===== config.mk =====
export PLATFORM = sky130hd
export DESIGN_NAME = pwr_wake_seq
export DESIGN_NICKNAME = d
export VERILOG_FILES = /design/src/rtl/pws_pkg.sv /design/src/rtl/pws_sync.sv /design/src/rtl/pws_wake_detect.sv /design/src/rtl/pws_ctrl.sv /design/src/rtl/pws_irq.sv /design/src/rtl/pwr_wake_seq.sv
export SDC_FILE = /design/constraint.sdc
export NUM_CORES = 1
export LEC_CHECK = 0
export ABC_AREA = 1
export BUFFER_PORTS_ARGS = -buffer_cell sky130_fd_sc_hd__buf_2
export CAP_MARGIN = 20
export CORE_MARGIN = 2
export CORE_UTILIZATION = 51
export DETAILED_ROUTE_END_ITERATION = 8
export PLACE_DENSITY = 0.75
export SYNTH_ARGS = -nofsm -noshare
export SYNTH_HDL_FRONTEND = slang
export SYNTH_SLANG_ARGS = --single-unit

===== constraint.sdc =====
create_clock -name clk -period 2 [get_ports clk]
set_clock_uncertainty 0.15 [all_clocks]
set_input_delay 0 -clock clk [delete_from_list [all_inputs] [get_ports clk]]
set_output_delay 0 -clock clk [all_outputs]
set_load 0.03 [all_outputs]

===== src/rtl/pws_pkg.sv =====
package pws_pkg;

    typedef enum logic [2:0] {
        ST_RST    = 3'd0,
        ST_CLKW   = 3'd1,
        ST_RUN    = 3'd2,
        ST_PDN    = 3'd3,
        ST_OSCW   = 3'd4,
        ST_SETTLE = 3'd5
    } seq_state_t;

    typedef enum logic [1:0] {
        RK_POR_XTAL = 2'd0,
        RK_POR_EXT  = 2'd1,
        RK_WARM     = 2'd2
    } rst_kind_t;

    // bit 0 usb, bit 1 primary pin, bit 2 second pin
    typedef struct packed {
        logic wu2;
        logic wkp;
        logic usb;
    } wake_vec_t;

    localparam int WAKE_N = 3;

    function automatic int max3(input int a, input int b, input int c);
        int m;
        m = (a > b) ? a : b;
        return (m > c) ? m : c;
    endfunction

endpackage


===== src/rtl/pws_sync.sv =====
module pws_sync #(
    parameter int W      = 1,
    parameter int STAGES = 2
) (
    input  logic         clk,
    input  logic         rst,
    input  logic [W-1:0] d,
    output logic [W-1:0] q
);
    logic [W-1:0] stg [STAGES];

    genvar i;
    generate
        for (i = 0; i < STAGES; i++) begin : g_stage
            if (i == 0) begin : g_first
                always_ff @(posedge clk) begin
                    if (rst) stg[0] <= '0;
                    else     stg[0] <= d;
                end
            end else begin : g_next
                always_ff @(posedge clk) begin
                    if (rst) stg[i] <= '0;
                    else     stg[i] <= stg[i-1];
                end
            end
        end
    endgenerate

    assign q = stg[STAGES-1];
endmodule


===== src/rtl/pws_wake_detect.sv =====
module pws_wake_detect
    import pws_pkg::*;
(
    input  wake_vec_t s,
    input  wake_vec_t en,
    input  logic      pol,
    input  logic      wu2_gpio,
    output wake_vec_t hit
);
    always_comb begin
        hit.usb = s.usb & en.usb;
        hit.wkp = (pol ? s.wkp : ~s.wkp) & en.wkp;
        hit.wu2 = s.wu2 & en.wu2 & ~wu2_gpio;
    end
endmodule


===== src/rtl/pws_ctrl.sv =====
module pws_ctrl
    import pws_pkg::*;
#(
    parameter int RST_XTAL_CYC   = 40,
    parameter int RST_EXT_CYC    = 12,
    parameter int RST_WARM_CYC   = 10,
    parameter int PLL_SETTLE_CYC = 6
) (
    input  logic       clk,
    input  logic       rst,
    input  logic [1:0] rst_kind,
    input  logic       osc_ready,
    input  logic       pd_req,
    input  wake_vec_t  hit,
    output seq_state_t state,
    output wake_vec_t  pend_cause,
    output logic       irq_set
);
    localparam int CNT_MAX = max3(max3(RST_XTAL_CYC, RST_EXT_CYC, RST_WARM_CYC), PLL_SETTLE_CYC, 2);
    localparam int CNT_W   = $clog2(CNT_MAX + 1);
    localparam logic [CNT_W-1:0] PLL_LAST = CNT_W'(PLL_SETTLE_CYC - 1);

    logic [CNT_W-1:0] cnt;
    logic [CNT_W-1:0] hold_last;

    always_comb begin
        case (rst_kind_t'(rst_kind))
            RK_POR_XTAL: hold_last = CNT_W'(RST_XTAL_CYC - 1);
            RK_POR_EXT:  hold_last = CNT_W'(RST_EXT_CYC - 1);
            default:     hold_last = CNT_W'(RST_WARM_CYC - 1);
        endcase
    end

    assign irq_set = (state == ST_SETTLE) && (cnt == PLL_LAST);

    always_ff @(posedge clk) begin
        if (rst) begin
            state      <= ST_RST;
            cnt        <= '0;
            pend_cause <= '0;
        end else begin
            case (state)
                ST_RST: begin
                    if (cnt == hold_last) begin
                        cnt   <= '0;
                        state <= (rst_kind_t'(rst_kind) == RK_POR_EXT) ? ST_CLKW : ST_RUN;
                    end else begin
                        cnt <= cnt + 1'b1;
                    end
                end
                ST_CLKW: if (osc_ready) state <= ST_RUN;
                ST_RUN:  if (pd_req)    state <= ST_PDN;
                ST_PDN: begin
                    if (|hit) begin
                        pend_cause <= hit;
                        state      <= ST_OSCW;
                    end
                end
                ST_OSCW: begin
                    if (osc_ready) begin
                        cnt   <= '0;
                        state <= ST_SETTLE;
                    end
                end
                ST_SETTLE: begin
                    if (cnt == PLL_LAST) begin
                        cnt   <= '0;
                        state <= ST_RUN;
                    end else begin
                        cnt <= cnt + 1'b1;
                    end
                end
                default: state <= ST_RST;
            endcase
        end
    end
endmodule


===== src/rtl/pws_irq.sv =====
module pws_irq
    import pws_pkg::*;
(
    input  logic      clk,
    input  logic      rst,
    input  logic      set,
    input  logic      clr,
    input  wake_vec_t pend_cause,
    output logic      irq,
    output wake_vec_t cause
);
    always_ff @(posedge clk) begin
        if (rst) begin
            irq   <= 1'b0;
            cause <= '0;
        end else if (set) begin
            irq   <= 1'b1;
            cause <= pend_cause;
        end else if (clr) begin
            irq   <= 1'b0;
            cause <= '0;
        end
    end
endmodule


===== src/rtl/pwr_wake_seq.sv =====
module pwr_wake_seq
    import pws_pkg::*;
#(
    parameter int RST_XTAL_CYC   = 40,
    parameter int RST_EXT_CYC    = 12,
    parameter int RST_WARM_CYC   = 10,
    parameter int PLL_SETTLE_CYC = 6,
    parameter int SYNC_STAGES    = 2
) (
    input  logic       clk,
    input  logic       rst,
    input  logic [1:0] rst_kind,
    input  logic       osc_ready,
    input  logic       pd_wr,
    input  logic       pd_set,
    input  logic       usb_act,
    input  logic       wake_pin,
    input  logic       wu2_pin,
    input  logic       wu2_gpio,
    input  logic       wake_pol,
    input  logic       en_usb,
    input  logic       en_wk,
    input  logic       en_wu2,
    input  logic       irq_clr,
    output logic       osc_en,
    output logic       pll_en,
    output logic       cpu_rst,
    output logic       wake_irq,
    output logic [2:0] wake_cause
);
    logic [WAKE_N-1:0] raw_in;
    logic [WAKE_N-1:0] sync_out;
    wake_vec_t         synced;
    wake_vec_t         enables;
    wake_vec_t         hit;
    wake_vec_t         pend_cause;
    wake_vec_t         cause_q;
    seq_state_t        state;
    logic              irq_set;

    assign raw_in  = {wu2_pin, wake_pin, usb_act};
    assign synced  = wake_vec_t'(sync_out);
    assign enables = '{wu2: en_wu2, wkp: en_wk, usb: en_usb};

    pws_sync #(.W(WAKE_N), .STAGES(SYNC_STAGES)) u_sync (
        .clk (clk),
        .rst (rst),
        .d   (raw_in),
        .q   (sync_out)
    );

    pws_wake_detect u_detect (
        .s        (synced),
        .en       (enables),
        .pol      (wake_pol),
        .wu2_gpio (wu2_gpio),
        .hit      (hit)
    );

    pws_ctrl #(
        .RST_XTAL_CYC   (RST_XTAL_CYC),
        .RST_EXT_CYC    (RST_EXT_CYC),
        .RST_WARM_CYC   (RST_WARM_CYC),
        .PLL_SETTLE_CYC (PLL_SETTLE_CYC)
    ) u_ctrl (
        .clk        (clk),
        .rst        (rst),
        .rst_kind   (rst_kind),
        .osc_ready  (osc_ready),
        .pd_req     (pd_wr & pd_set),
        .hit        (hit),
        .state      (state),
        .pend_cause (pend_cause),
        .irq_set    (irq_set)
    );

    pws_irq u_irq (
        .clk        (clk),
        .rst        (rst),
        .set        (irq_set),
        .clr        (irq_clr),
        .pend_cause (pend_cause),
        .irq        (wake_irq),
        .cause      (cause_q)
    );

    assign wake_cause = cause_q;
    assign osc_en     = (state != ST_PDN);
    assign pll_en     = (state != ST_PDN) && (state != ST_OSCW);
    assign cpu_rst    = rst || (state == ST_RST) || (state == ST_CLKW);
endmodule


# Yosys cells after proc, flatten, opt, wreduce, memory -nomap -nowiden
# Memories as Yosys holds them, arrays and structs flattened.
# Cells that the tools add are included.
[classes] add_sub_neg=1 eq_ne=16 n_mux=23 bitwise=9 n_reduce_logical=12
[op_table] cell="3-bit 2-to-1 mux" n=10
[op_table] cell="6-bit 2-to-1 mux" n=3
[op_table] cell="3-bit one-hot mux with 6 select lines" n=1
[op_table] cell="6-bit one-hot mux with 3 select lines" n=1
[op_table] cell="6-bit one-hot mux with 2 select lines" n=1
[op_table] cell="6-bit by 1-bit adder with 6-bit output, second input constant" n=1
[op_table] cell="3-bit by 2-bit equality test with 1-bit output, second input constant" n=2
[op_table] cell="3-bit equality test, second input constant" n=2
[op_table] cell="6-bit by 3-bit equality test with 1-bit output, second input constant" n=1
[op_table] cell="6-bit equality test" n=1
[op_table] cell="1-bit 2-to-1 mux" n=6
[op_table] cell="2-bit by 1-bit != test with 1-bit output, second input constant" n=3
[op_table] cell="2-bit != test, second input constant" n=3
[op_table] cell="6-bit AND reduction" n=1
[op_table] cell="1-bit AND" n=5
[op_table] cell="2-bit AND reduction" n=2
[op_table] cell="3-bit by 1-bit equality test with 1-bit output, second input constant" n=1
[op_table] cell="3-bit logical NOT" n=1
[op_table] cell="3-bit by 2-bit != test with 1-bit output, second input constant" n=1
[op_table] cell="3-bit != test, second input constant" n=1
[op_table] cell="3-bit nonzero test" n=1
[op_table] cell="3-bit OR reduction" n=1
[op_table] cell="2-bit by 1-bit equality test with 1-bit output, second input constant" n=1
[op_table] cell="1-bit logical AND" n=2
[op_table] cell="6 further kinds" n=9
[totals] ff_bits=16 mem_bits_rw=6 in_bits=16 out_inout_bits=7 word_cells=71 n_memories=1
[mem_list] memory="u_sync.stg" words=2 word_bits=3 rd=2 rd_clocked_by_memory_dff=0 write_ports=2 line_no="pws_sync.sv:10" text="logic [W-1:0] stg [STAGES];"

# Longest topological paths before layout
# Gate-level depths: netlist of the first run.
# An unclocked memory read counts as a cell.
[depth] depth_word=7 mapped_depth=11

# By module
# From an unflattened synthesis of the first run, not the netlist that was laid out.
[unflattened] cells_unflattened=177 area_unflattened_um2=1188.6
[modules_own_cells] module="pws_ctrl" instances=1 cells_each=124 area_each_um2=813.3 seq_area_each_um2=240.2
[modules_own_cells] module="pws_sync" instances=1 cells_each=18 area_each_um2=165.2 seq_area_each_um2=120.1
[modules_own_cells] module="pws_irq" instances=1 cells_each=17 area_each_um2=136.4 seq_area_each_um2=80.1
[modules_own_cells] module="pwr_wake_seq" instances=1 cells_each=9 area_each_um2=40.0 seq_area_each_um2=0.0
[modules_own_cells] module="pws_wake_detect" instances=1 cells_each=9 area_each_um2=33.8 seq_area_each_um2=0.0

# Least setup slack after synthesis of the first run
# Ideal clock, no wire load.
[synth_timing] kind="reg-to-reg" from="register u_ctrl.cnt[1]" to="register u_ctrl.state[1]" arrival_ns=1.210 required_time_ns=1.737 path_slack_ns=0.527 stages_incl_launch_ff=10 path_buffers=0 cell_sequence="dfxtp_1 -> inv_1 -> ha_1 -> nand3_2 -> nor2_1 -> nor2_2 -> nor2_1 -> nand3_2 -> nor2_1 -> nor2_1"
[synth_via] elab_chain_cells=3 elab_cells_between_ends=5 cone_classes="eq/ne (4); reduce/logical (1)"
[synth_lines] element="start, declared" line_no="pws_ctrl.sv:23" text="logic [CNT_W-1:0] cnt;"
[synth_lines] element="start signal, assigned" line_no="pws_ctrl.sv:48" text="cnt <= cnt + 1'b1;"
[synth_lines] element="start signal, assigned" line_no="pws_ctrl.sv:70" text="cnt <= cnt + 1'b1;"
[synth_lines] element="6-bit by 3-bit equality test with 1-bit output or 6-bit equality test (tied branches)" line_no="pws_ctrl.sv:66, pws_ctrl.sv:44"
[synth_lines] element="2-bit != test (no source line) or 2-bit by 1-bit != test with 1-bit output (tied branches)"
[synth_lines] element="6-bit AND reduction (no source line) *"
[synth_lines] element="end signal, assigned" line_no="pws_ctrl.sv:46" text="state <= (rst_kind_t'(rst_kind) == RK_POR_EXT) ? ST_CLKW : ST_RUN;"
[synth_lines] element="end, declared" line_no="pws_ctrl.sv:15" text="output seq_state_t state,"
# Every way passes the cells marked *; elsewhere a longest branch is shown, timed or not.
# A chain may end at the register's enable or synchronous reset.

# Worst setup path after layout of the first run
[layout_timing] from="register u_ctrl.state[1]" to="output pll_en"
[layout_via] elab_chain_cells=2 elab_cells_between_ends=3 cone_classes="eq/ne (2); reduce/logical (1)"
[layout_lines] element="3-bit by 2-bit != test with 1-bit output or 3-bit != test (tied branches)" line_no="pwr_wake_seq.sv:89" text="assign pll_en = (state != ST_PDN) && (state != ST_OSCW);"
[layout_lines] element="1-bit logical AND *" line_no="pwr_wake_seq.sv:89"
[layout_lines] element="end, declared" line_no="pwr_wake_seq.sv:26" text="output logic pll_en,"
# Marks and branches as above.

==> flow_summary.toml, run 1 <==
[route]
vias_per_cell = 4.82
first_pass_iters = 4
drc = 0
detail-route-antenna-nets = 0
wl_per_cell_um = 9.74
wirelength_um = 2330
vias = 1151
first_iter_violations = 24

[synthesis]
synth_cell_types = 19
yosysSeqAreaShare = 0.375
dominantRegCellSynth = "dfxtp_1"
yosysWarningCount = 0
synth.area.top_cells = "dfxtp_1, nand2_1, nor2_1"
synthesis.area_um2 = 1170
syn_nets = 193
synth_edf_count = 0
async_flop_share = 0
synth_seq_cells = 22
syn-mean-instance-area_um2 = 6.71
yosysMostFrequentCell = "nand2_1"
syn_inst = 175
yosys-top-cells-count = "nand2_1, nor2_1, inv_1, dfxtp_1"
synth_top_cell_by_area = "dfxtp_1"
synth_top_area_frac = 0.375

[power_and_ir_drop]
p_per_area_nw_per_um2 = 1110
irDropWorstVdd_mv = 0.744
power.leakage_nw = 0.714
finalPower_w = 0.00165

[floorplan]
row_count = 17
io_pins = 23
start_util = 0.536
fp.dieW_um = 52.0
die_h_um = 52.0
die_area_um2 = 2700
core-area_um2 = 2190

[cts]
clock-sinks = 22
holdBufCountCts = 13
clk_path_buf_depth = 2
postCtsSetupBuffers = 0
clk_latency_ns = 0.30
cts_tree = "done"
clk_pin_slew_ns = 0.12
cts-root-buf = "clkbuf_4"
cts_buffers = 3
h-tree-depth = 1
cts_resized = 0

[run_status]
status = "completed"

[critical_path]
arrival_ns = 1.63
critPathKind = "register to output pin"
cp_common_cell = "inv_1"
path_buf_inv = 4
max_stage_delay_ns = 0.55
cp_slowest_cell = "dfxtp_1"
crit_chain = "inv_1 > nor3_4 > inv_1 > nand2_1 > inv_1 > buf_2"
critPathMaxFanout = 10
crit_required_ns = 1.85
critical-path-top-delay-family = "flip-flops"
rrSetupSlack_ns = 0.29
cp-end-kind = "output pin"
cp-start-kind = "register"

[sta]
relSlewSlack = 0.747
setup_viol = 0
post-route-period-util = 0.892
rsz0062_at_grt = "no"
fmax_mhz = 561
fin_setup_tns_ns = 0
tightest_slew_ns = 0.380
finalCriticalPeriod_ns = 1.78
maxSlewViolCount = 0
finalHoldViolCount = 0

[placement]
place.gp.congestion = 0.877
port_buffers = 22
place_hpwl_um = 1820

[worst_hold_path]
hp-class = "input port to register"

[final_layout]
nNetsFinal = 230
drive_gt1_frac = 0.199
diodes = 0
areaGrowthSynthToFinish_pct = 26.3
fill_cells = 186

[global_route]
grt_pass1_vias = 1033
grtUsageTotal = 0.195
grt_antenna_before_repair = 0
gr-total-overflow = 0
grt_pass1_wl_um = 4040
grt_max_degree = 16

[flow_run]
cap_violations = 0
routing by layer:
layer / global-route usage / vias to the layer above / part of all wire
met1: 0.231 / 518 / 0.46
met3: 0.0201 / 4 / 0.031
li1: - / 612 / -
met2: 0.361 / 17 / 0.50
met5: 0 / - / 0
met4: 0.0658 / 0 / 0.0077
where the power goes:
group / leakage, nW / switching, W / internal, W
Clock: 0.0279 / 0.000134 / 0.000202
Combinational: 0.506 / 0.000470 / 0.000249
Sequential: 0.180 / 0.0000987 / 0.000497
per-stage QoR:
step	setup WS, ns	cells	hold slack [ns]	cell area (µm²)	utilization
floorplan	0.527	175	-0.0809	1170	-
global placement	0.346	222	0.0489	1300	0.593
detailed placement	0.309	222	0.0585	1300	0.593
CTS	0.217	239	0.0414	1480	0.677
global route	0.0955	239	0.0792	1480	0.677
finish	0.217	239	0.0446	1480	0.677
worst register-to-register path, delay by kind of cell (launching register included):
family | cells | cell delay (ns)
and+or+nand+nor | 6 | 0.76
DFF | 1 | 0.55
buffers and inverters | 1 | 0.17
worst paths after layout:
check | start | end | cells past startpoint
max | u_ctrl.state[1] | pll_en | 6
min | rst_kind[0] | u_ctrl.state[1] | 6
max reg2reg | u_ctrl.state[1] | u_ctrl.state[2] | 7
min reg2reg | u_sync.stg[0][1] | u_sync.stg[1][1] | 2
placed cells by master, fill, tap and decap left out, drive strengths merged:
cell type    instances
nand2               48
nor2                33
inv                 28
buf                 22
dfxtp               22
dlygate4sd3         13
nand3               13
a21oi               10
o21ai                5
nand4                4
nor3                 4
xor2                 3
clkbuf               3
ha                   2
bufinv               1
layout make-up:
cell class | instances | area (µm²) | area share
Clock buffer | 3 | 22.5 | 0.0152
Clock inverter | 1 | 30.0 | 0.0203
Inverter | 28 | 105 | 0.0709
Multi-Input combinational cell | 122 | 609 | 0.411
Sequential cell | 22 | 440 | 0.297
Tap cell | 28 | 35.0 | 0.0236
Timing Repair Buffer | 35 | 240 | 0.162
registers in the layout (all words and copies together), names as in the netlist:
signal,count
u_irq.irq,1
u_ctrl.pend_cause,3
u_ctrl.cnt,6
u_sync.stg,6
u_ctrl.state,3
u_irq.cause,3
cells by family after synthesis:
group,share of synthesized area
and+or+nand+nor,0.412
buffers and inverters,0.106
DFF,0.375
AOI/OAI and AO/OA,0.0640
xor gates and xnor gates,0.0224
adders and majority gates,0.0213
Power figures use the tool's default switching activity.
==> run 2, diff against run 1 <==
--- a/config.mk
+++ b/config.mk
@@ -9,8 +9,10 @@
 export BUFFER_PORTS_ARGS = -buffer_cell sky130_fd_sc_hd__buf_2
 export CAP_MARGIN = 20
+export CELL_PAD_IN_SITES_DETAIL_PLACEMENT = 0
+export CELL_PAD_IN_SITES_GLOBAL_PLACEMENT = 1
 export CORE_MARGIN = 2
-export CORE_UTILIZATION = 51
+export CORE_UTILIZATION = 37
 export DETAILED_ROUTE_END_ITERATION = 8
-export PLACE_DENSITY = 0.75
+export PLACE_DENSITY = 0.77
 export SYNTH_ARGS = -nofsm -noshare
 export SYNTH_HDL_FRONTEND = slang
==> constraint.sdc (replaced) <==
create_clock -name clk -period 2 [get_ports clk]
set_clock_uncertainty 0.15 [all_clocks]
set_input_delay 0.2 -clock clk [delete_from_list [all_inputs] [get_ports clk]]
set_output_delay 0.2 -clock clk [all_outputs]
set_load 0.03 [all_outputs]
==> flow_summary.toml, run 2 (synthesis results as in run 1) <==
[run_status]
status = "completed"

[global_route]
gr-total-overflow = 0
grt_max_degree = 16
grt_antenna_before_repair = 0
grt_pass1_wl_um = 4030
grt_pass1_vias = 1035
grtUsageTotal = 0.147

[power_and_ir_drop]
irDropWorstVdd_mv = 0.561
p_per_area_nw_per_um2 = 1110
power.leakage_nw = 0.664

[floorplan]
io_pins = 23
die_h_um = 60.3
fp.dieW_um = 60.3
die_area_um2 = 3640
row_count = 20
start_util = 0.388
core-area_um2 = 3030

[final_layout]
nNetsFinal = 221
largestRegisters = "u_ctrl.cnt x6, u_sync.stg x6"
diodes = 0
areaGrowthSynthToFinish_pct = 18.9
final_common_cell = "nand2_1"
drive_gt1_frac = 0.218
design_area_um2 = 1400
final_cell_mix = "nand2_1, nor2_1, inv_1, buf_2, dfxtp_1"

[flow_run]
cap_violations = 0

[critical_path]
cp_slowest_cell = "dfxtp_2"
critPathKind = "register to output pin"
cp-end-kind = "output pin"
cp_common_cell = "inv_1"
crit_chain = "inv_1 > nor3_4 > inv_1 > nand2_1 > inv_1 > buf_2"
arrival_ns = 1.49
critical-path-top-delay-family = "flip-flops"
path_buf_inv = 4
max_stage_delay_ns = 0.45
cp-start-kind = "register"
crit_required_ns = 1.65
critPathMaxFanout = 10

[placement]
place.gp.congestion = 0.784
place_area_um2 = 1320
port_buffers = 22
place_hpwl_um = 1840

[cts]
cts_tree = "done"
h-tree-depth = 1
clk_pin_slew_ns = 0.12
cts_buffers = 3
cts-root-buf = "clkbuf_4"
clock-sinks = 22
clk_latency_ns = 0.30
clk_path_buf_depth = 2

[route]
vias = 1095
wirelength_um = 2270
wl_per_cell_um = 9.21
first_pass_iters = 4
first_iter_violations = 28
vias_per_cell = 4.45
drc = 0
detail-route-antenna-nets = 0

[sta]
rsz0062_at_grt = "no"
tightest_slew_ns = 0.377
finalHoldViolCount = 0
fmax_mhz = 544
post-route-period-util = 0.919
relSlewSlack = 0.748
finalCriticalPeriod_ns = 1.84
setup_viol = 0
maxSlewViolCount = 0
fin_setup_tns_ns = 0

[worst_hold_path]
hp-class = "input port to register"
-- run 2: through the flow --
stage	power (W)	hold slack [ns]	setup slack (ns)	util	std cells
global placement	0.00130	0.239	0.371	0.436	238
finish	0.00155	0.0193	0.161	0.461	246
global route	0.00171	0.0130	0.0330	0.461	246
detailed placement	0.00131	0.244	0.351	0.436	238
CTS	0.00156	0.0136	0.124	0.458	245
floorplan	0.00118	0.119	0.507	-	175
-- run 2: where the power goes --
group | leakage (nW) | internal, W | switching, W | total [W]
registers | 0.180 | 0.000500 | 0.0000967 | 0.000596
logic | 0.463 | 0.000243 | 0.000472 | 0.000715
clock network | 0.0210 | 0.000111 | 0.000128 | 0.000239
-- run 2: per-layer routing --
layer,global-route usage,part of all wire,up-vias
li1,-,-,592
met2,0.259,0.47,23
met4,0.0667,0.012,0
met3,0.0260,0.039,4
met5,0,0,-
met1,0.172,0.48,476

-=-=-=-=-

▶ [PROBLEM DESCRIPTION]: Take the entries above and return only the lines from the one with "min reg2reg |" to the one with "u_sync.stg,6", both included, unchanged.

▶ [WRITTEN ANSWER]:
min reg2reg | u_sync.stg[0][1] | u_sync.stg[1][1] | 2
placed cells by master, fill, tap and decap left out, drive strengths merged:
cell type    instances
nand2               48
nor2                33
inv                 28
buf                 22
dfxtp               22
dlygate4sd3         13
nand3               13
a21oi               10
o21ai                5
nand4                4
nor3                 4
xor2                 3
clkbuf               3
ha                   2
bufinv               1
layout make-up:
cell class | instances | area (µm²) | area share
Clock buffer | 3 | 22.5 | 0.0152
Clock inverter | 1 | 30.0 | 0.0203
Inverter | 28 | 105 | 0.0709
Multi-Input combinational cell | 122 | 609 | 0.411
Sequential cell | 22 | 440 | 0.297
Tap cell | 28 | 35.0 | 0.0236
Timing Repair Buffer | 35 | 240 | 0.162
registers in the layout (all words and copies together), names as in the netlist:
signal,count
u_irq.irq,1
u_ctrl.pend_cause,3
u_ctrl.cnt,6
u_sync.stg,6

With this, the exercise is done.